Problem to work on:
Where a line in the entries below contains the word "endpoints", it counts; give the total by itself.

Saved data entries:
== Segment start ==

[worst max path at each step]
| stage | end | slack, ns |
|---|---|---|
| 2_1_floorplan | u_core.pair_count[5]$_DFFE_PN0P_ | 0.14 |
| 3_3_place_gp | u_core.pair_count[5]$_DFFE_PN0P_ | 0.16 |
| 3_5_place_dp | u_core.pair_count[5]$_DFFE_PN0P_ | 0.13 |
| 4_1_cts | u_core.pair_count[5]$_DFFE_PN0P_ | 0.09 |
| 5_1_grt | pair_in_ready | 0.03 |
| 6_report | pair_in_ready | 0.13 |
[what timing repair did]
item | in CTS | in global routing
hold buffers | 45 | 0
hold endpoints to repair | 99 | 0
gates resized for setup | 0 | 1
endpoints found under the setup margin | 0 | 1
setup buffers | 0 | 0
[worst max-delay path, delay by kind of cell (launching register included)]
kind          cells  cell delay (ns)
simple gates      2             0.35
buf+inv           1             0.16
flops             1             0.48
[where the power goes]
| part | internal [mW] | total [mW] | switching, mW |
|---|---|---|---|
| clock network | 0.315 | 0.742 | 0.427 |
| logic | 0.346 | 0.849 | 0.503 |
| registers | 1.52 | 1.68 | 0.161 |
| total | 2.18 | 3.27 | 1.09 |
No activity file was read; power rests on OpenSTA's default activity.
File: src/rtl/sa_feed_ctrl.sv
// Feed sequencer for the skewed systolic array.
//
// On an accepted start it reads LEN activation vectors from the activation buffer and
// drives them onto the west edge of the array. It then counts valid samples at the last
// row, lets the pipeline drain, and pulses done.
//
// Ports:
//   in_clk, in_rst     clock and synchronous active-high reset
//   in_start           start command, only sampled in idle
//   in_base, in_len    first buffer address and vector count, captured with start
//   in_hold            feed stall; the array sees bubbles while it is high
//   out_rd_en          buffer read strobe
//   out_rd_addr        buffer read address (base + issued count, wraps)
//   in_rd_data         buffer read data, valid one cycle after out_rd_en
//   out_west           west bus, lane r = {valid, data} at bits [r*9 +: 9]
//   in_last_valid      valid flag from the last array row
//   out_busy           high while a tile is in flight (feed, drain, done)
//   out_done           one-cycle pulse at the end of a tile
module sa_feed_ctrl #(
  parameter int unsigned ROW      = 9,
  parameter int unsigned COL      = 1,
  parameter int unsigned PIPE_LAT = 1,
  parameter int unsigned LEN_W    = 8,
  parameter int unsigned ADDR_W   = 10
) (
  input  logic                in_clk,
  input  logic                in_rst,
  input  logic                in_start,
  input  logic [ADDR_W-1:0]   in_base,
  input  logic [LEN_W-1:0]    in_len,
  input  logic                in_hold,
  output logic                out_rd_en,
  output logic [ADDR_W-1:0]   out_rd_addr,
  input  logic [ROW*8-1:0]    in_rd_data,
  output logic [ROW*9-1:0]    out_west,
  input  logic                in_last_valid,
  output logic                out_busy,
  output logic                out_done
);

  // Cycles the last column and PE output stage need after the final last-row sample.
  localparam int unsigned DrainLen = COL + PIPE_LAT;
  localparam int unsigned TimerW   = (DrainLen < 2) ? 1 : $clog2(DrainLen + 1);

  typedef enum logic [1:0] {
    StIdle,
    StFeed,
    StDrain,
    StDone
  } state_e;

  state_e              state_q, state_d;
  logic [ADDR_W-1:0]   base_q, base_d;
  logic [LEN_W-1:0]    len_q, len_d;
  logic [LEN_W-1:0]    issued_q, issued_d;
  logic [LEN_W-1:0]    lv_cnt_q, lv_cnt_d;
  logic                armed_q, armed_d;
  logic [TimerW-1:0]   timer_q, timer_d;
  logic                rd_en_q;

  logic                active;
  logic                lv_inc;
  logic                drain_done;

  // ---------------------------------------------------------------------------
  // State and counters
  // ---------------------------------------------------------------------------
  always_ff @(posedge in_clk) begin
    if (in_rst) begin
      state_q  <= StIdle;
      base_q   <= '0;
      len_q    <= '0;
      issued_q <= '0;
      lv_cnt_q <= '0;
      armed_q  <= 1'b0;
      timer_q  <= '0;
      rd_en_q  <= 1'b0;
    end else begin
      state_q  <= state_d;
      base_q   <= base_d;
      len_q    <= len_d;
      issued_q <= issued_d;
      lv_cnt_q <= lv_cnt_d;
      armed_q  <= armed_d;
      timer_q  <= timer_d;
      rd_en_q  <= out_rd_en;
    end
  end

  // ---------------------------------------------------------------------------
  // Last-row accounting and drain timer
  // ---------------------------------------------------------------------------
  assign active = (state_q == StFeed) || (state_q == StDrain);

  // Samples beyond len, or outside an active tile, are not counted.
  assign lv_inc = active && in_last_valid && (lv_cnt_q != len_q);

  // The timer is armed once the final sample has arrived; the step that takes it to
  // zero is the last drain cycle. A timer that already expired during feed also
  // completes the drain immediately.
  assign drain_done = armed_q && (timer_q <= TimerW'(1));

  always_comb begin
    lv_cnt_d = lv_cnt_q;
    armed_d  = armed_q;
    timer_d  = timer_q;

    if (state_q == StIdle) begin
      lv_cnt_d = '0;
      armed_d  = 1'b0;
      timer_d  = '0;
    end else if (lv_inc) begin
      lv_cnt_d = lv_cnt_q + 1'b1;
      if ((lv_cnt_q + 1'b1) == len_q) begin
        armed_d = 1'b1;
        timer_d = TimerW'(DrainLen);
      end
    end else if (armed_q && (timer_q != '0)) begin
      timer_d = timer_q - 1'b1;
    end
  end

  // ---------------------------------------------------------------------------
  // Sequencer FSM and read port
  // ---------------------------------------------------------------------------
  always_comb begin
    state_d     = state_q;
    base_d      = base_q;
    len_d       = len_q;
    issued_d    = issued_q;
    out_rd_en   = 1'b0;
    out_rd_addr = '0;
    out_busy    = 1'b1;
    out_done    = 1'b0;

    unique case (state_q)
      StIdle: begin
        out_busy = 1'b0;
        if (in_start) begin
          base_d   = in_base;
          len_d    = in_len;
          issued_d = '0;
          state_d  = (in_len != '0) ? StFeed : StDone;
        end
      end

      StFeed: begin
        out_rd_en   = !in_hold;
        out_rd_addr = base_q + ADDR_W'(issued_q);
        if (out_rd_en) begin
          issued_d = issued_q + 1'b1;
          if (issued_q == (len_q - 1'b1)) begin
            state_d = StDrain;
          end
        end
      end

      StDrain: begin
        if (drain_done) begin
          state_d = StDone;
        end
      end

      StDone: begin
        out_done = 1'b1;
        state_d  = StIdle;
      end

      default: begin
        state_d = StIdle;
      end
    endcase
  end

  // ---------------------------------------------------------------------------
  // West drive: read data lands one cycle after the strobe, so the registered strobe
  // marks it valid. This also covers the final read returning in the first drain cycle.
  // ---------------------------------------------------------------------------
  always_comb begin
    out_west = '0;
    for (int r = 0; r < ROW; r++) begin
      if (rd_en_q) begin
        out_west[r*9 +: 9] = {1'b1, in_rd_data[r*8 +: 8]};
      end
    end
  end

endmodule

== Segment end ==

Exercise output:
2